Look through the records below for the line holding "Post-place setup slack". Write it out exactly, with each following line through the line holding "## run 2: metal layers".

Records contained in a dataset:
◇ ◇ ◇ ◇ ◇
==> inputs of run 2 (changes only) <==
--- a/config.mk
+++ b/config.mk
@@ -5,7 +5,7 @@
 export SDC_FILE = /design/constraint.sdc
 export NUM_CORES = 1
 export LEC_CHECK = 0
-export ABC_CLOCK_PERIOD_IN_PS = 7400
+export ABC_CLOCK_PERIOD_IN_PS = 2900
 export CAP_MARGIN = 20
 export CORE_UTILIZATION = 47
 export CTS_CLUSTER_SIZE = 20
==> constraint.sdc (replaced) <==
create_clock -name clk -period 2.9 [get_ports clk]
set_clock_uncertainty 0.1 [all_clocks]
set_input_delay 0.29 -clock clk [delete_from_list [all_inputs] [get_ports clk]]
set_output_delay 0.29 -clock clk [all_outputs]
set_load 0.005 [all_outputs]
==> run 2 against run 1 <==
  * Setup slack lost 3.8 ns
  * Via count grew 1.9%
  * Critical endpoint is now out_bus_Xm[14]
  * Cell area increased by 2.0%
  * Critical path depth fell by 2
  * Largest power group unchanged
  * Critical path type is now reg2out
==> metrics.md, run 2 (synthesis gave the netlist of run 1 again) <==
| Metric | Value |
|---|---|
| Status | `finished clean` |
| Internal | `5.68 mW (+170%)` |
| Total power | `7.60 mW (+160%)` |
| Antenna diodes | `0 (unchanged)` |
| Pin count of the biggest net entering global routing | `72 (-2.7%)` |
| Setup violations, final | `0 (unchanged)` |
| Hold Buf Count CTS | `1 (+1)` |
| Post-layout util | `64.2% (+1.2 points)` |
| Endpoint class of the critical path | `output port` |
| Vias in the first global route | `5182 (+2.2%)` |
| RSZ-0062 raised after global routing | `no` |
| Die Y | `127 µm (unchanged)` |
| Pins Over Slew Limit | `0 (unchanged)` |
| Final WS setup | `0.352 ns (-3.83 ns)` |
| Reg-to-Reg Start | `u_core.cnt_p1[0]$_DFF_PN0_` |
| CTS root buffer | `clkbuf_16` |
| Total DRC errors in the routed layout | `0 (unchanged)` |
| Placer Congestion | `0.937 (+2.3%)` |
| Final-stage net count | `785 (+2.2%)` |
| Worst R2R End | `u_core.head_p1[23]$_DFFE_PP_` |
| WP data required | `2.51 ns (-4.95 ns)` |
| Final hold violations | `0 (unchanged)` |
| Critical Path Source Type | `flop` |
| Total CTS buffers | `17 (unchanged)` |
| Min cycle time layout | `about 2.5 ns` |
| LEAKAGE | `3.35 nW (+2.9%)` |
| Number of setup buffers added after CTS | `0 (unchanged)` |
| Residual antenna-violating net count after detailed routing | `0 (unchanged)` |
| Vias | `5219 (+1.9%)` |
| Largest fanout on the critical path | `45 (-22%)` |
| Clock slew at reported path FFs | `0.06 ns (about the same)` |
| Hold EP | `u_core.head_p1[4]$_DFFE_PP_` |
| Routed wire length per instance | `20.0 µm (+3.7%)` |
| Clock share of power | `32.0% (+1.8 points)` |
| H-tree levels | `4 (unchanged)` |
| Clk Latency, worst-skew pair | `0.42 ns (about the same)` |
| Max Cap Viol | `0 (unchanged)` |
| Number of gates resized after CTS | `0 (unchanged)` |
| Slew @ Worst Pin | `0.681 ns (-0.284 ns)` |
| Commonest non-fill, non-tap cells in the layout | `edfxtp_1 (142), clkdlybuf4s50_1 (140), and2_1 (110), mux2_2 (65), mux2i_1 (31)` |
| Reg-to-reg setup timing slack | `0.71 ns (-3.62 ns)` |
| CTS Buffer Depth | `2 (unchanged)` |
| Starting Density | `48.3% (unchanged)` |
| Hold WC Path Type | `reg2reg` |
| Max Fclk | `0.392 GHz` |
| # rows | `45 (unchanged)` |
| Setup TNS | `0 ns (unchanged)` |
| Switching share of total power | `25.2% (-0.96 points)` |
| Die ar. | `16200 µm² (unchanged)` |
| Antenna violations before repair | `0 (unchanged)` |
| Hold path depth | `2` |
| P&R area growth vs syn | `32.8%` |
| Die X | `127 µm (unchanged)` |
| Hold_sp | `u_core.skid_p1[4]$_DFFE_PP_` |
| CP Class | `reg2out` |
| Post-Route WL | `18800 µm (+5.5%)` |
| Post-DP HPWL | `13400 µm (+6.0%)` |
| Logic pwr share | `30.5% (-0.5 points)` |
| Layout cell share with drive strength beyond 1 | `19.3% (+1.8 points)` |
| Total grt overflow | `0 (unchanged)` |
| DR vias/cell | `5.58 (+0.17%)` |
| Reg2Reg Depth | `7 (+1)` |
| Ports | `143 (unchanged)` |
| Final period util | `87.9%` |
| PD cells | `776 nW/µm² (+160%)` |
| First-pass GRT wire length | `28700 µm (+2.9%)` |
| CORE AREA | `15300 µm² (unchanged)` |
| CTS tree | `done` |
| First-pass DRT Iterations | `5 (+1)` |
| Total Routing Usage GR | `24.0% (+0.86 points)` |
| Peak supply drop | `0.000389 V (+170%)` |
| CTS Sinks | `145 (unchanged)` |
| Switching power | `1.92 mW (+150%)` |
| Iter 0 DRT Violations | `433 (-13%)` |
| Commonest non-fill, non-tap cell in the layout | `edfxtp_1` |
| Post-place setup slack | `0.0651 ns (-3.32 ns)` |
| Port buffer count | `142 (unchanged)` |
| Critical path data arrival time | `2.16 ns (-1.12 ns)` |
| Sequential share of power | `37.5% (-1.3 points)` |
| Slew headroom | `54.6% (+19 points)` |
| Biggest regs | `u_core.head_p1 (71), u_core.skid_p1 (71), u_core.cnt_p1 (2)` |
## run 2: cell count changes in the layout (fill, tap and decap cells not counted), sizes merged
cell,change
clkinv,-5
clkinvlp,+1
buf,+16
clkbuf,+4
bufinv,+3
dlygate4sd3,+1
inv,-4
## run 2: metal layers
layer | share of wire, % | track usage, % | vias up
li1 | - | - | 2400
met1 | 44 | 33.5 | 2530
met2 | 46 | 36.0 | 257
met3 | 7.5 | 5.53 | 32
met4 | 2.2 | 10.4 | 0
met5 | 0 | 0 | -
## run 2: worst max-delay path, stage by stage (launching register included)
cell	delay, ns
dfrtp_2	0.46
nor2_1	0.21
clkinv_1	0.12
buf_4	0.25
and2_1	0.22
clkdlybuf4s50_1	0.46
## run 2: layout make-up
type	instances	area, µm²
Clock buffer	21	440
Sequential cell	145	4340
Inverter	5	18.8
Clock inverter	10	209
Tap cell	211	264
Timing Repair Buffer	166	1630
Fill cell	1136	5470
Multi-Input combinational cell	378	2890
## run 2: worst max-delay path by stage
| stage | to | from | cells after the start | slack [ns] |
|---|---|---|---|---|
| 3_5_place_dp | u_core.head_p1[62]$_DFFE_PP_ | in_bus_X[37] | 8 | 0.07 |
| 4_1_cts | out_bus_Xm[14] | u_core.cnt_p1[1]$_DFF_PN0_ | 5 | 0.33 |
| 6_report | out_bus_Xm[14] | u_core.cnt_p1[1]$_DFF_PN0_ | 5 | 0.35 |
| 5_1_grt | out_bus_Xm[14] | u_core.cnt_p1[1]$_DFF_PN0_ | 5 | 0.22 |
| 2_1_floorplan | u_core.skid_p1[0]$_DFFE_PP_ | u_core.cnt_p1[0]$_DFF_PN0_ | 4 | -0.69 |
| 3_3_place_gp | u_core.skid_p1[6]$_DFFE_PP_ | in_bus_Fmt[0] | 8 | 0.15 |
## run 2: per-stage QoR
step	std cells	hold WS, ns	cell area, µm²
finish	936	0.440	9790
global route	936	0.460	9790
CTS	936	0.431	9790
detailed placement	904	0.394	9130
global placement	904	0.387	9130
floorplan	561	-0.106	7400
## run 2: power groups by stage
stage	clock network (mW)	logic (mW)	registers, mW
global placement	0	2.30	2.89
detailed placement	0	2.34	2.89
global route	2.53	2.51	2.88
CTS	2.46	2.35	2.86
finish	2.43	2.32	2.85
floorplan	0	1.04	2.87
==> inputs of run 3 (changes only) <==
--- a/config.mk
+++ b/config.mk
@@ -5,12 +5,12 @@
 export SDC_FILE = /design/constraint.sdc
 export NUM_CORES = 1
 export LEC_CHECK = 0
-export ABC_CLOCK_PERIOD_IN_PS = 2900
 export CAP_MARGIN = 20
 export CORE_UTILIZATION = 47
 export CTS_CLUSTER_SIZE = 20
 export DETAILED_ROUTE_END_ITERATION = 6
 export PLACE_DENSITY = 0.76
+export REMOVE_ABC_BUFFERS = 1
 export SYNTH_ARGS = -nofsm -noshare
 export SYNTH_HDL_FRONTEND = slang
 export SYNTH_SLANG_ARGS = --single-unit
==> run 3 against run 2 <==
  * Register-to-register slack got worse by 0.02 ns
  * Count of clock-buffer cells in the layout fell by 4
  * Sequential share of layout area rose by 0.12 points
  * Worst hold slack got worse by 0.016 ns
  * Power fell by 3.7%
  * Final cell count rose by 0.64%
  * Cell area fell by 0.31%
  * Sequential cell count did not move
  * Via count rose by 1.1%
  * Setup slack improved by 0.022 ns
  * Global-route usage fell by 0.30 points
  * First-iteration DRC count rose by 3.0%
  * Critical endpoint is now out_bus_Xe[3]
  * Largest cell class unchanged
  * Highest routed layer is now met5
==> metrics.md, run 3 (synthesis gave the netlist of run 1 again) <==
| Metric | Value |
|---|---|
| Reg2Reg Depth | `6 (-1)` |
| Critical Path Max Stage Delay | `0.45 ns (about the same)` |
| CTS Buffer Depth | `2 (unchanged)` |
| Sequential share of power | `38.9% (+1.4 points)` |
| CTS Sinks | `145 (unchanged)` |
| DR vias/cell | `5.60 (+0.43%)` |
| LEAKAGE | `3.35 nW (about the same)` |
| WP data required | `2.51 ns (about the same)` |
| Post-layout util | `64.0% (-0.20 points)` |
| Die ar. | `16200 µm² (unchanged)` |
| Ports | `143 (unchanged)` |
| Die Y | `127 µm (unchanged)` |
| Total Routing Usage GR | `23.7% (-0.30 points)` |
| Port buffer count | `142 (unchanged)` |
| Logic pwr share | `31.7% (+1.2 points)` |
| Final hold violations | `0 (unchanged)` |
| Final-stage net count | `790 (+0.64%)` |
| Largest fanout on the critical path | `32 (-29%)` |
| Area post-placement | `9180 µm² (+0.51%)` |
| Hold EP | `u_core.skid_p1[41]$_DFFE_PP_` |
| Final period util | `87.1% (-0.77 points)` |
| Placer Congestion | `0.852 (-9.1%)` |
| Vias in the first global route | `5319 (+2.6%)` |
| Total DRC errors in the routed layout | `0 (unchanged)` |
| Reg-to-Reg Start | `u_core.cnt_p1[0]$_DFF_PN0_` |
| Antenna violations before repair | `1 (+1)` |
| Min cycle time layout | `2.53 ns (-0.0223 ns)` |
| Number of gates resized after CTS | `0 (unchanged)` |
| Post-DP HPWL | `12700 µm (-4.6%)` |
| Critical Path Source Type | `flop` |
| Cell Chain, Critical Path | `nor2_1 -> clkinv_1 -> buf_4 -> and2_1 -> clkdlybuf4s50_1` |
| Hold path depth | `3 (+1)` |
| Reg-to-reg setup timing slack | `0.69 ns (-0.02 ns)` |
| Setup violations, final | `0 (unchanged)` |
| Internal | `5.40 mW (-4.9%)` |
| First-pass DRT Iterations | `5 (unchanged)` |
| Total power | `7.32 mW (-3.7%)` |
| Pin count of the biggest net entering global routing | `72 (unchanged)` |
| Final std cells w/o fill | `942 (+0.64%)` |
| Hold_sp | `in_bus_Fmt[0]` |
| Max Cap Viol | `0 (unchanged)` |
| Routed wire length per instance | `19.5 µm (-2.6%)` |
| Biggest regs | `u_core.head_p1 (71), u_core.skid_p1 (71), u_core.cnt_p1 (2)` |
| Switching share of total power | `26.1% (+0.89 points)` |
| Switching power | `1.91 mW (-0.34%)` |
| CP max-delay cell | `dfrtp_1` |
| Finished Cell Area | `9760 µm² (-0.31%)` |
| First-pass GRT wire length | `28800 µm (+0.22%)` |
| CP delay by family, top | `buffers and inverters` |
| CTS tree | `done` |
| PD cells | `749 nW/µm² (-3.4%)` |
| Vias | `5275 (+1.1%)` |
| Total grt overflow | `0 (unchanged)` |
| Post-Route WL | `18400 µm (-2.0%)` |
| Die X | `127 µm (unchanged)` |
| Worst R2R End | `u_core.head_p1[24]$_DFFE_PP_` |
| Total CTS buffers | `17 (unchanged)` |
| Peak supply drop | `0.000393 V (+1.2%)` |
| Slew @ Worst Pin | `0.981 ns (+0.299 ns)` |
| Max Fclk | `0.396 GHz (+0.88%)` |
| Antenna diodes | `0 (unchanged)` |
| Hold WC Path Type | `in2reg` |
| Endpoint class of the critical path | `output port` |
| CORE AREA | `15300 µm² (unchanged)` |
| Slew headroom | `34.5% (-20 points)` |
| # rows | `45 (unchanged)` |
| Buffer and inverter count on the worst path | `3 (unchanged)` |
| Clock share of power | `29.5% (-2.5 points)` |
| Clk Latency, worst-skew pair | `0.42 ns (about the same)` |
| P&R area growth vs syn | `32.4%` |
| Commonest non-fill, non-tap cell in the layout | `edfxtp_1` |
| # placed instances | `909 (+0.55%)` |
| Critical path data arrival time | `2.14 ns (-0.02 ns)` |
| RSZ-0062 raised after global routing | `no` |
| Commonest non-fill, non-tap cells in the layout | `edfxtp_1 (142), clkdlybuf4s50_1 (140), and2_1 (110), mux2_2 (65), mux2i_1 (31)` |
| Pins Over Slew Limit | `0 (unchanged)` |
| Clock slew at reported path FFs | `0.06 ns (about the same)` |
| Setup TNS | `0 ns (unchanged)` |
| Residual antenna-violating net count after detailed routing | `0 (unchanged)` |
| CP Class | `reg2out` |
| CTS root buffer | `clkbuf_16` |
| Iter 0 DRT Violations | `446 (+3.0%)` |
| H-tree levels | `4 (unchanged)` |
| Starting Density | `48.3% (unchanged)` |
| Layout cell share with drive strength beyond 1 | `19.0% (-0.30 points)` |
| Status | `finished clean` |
◇ ◇ ◇ ◇ ◇
Answer for this exercise:
| Post-place setup slack | `0.0651 ns (-3.32 ns)` |
| Port buffer count | `142 (unchanged)` |
| Critical path data arrival time | `2.16 ns (-1.12 ns)` |
| Sequential share of power | `37.5% (-1.3 points)` |
| Slew headroom | `54.6% (+19 points)` |
| Biggest regs | `u_core.head_p1 (71), u_core.skid_p1 (71), u_core.cnt_p1 (2)` |
## run 2: cell count changes in the layout (fill, tap and decap cells not counted), sizes merged
cell,change
clkinv,-5
clkinvlp,+1
buf,+16
clkbuf,+4
bufinv,+3
dlygate4sd3,+1
inv,-4
## run 2: metal layers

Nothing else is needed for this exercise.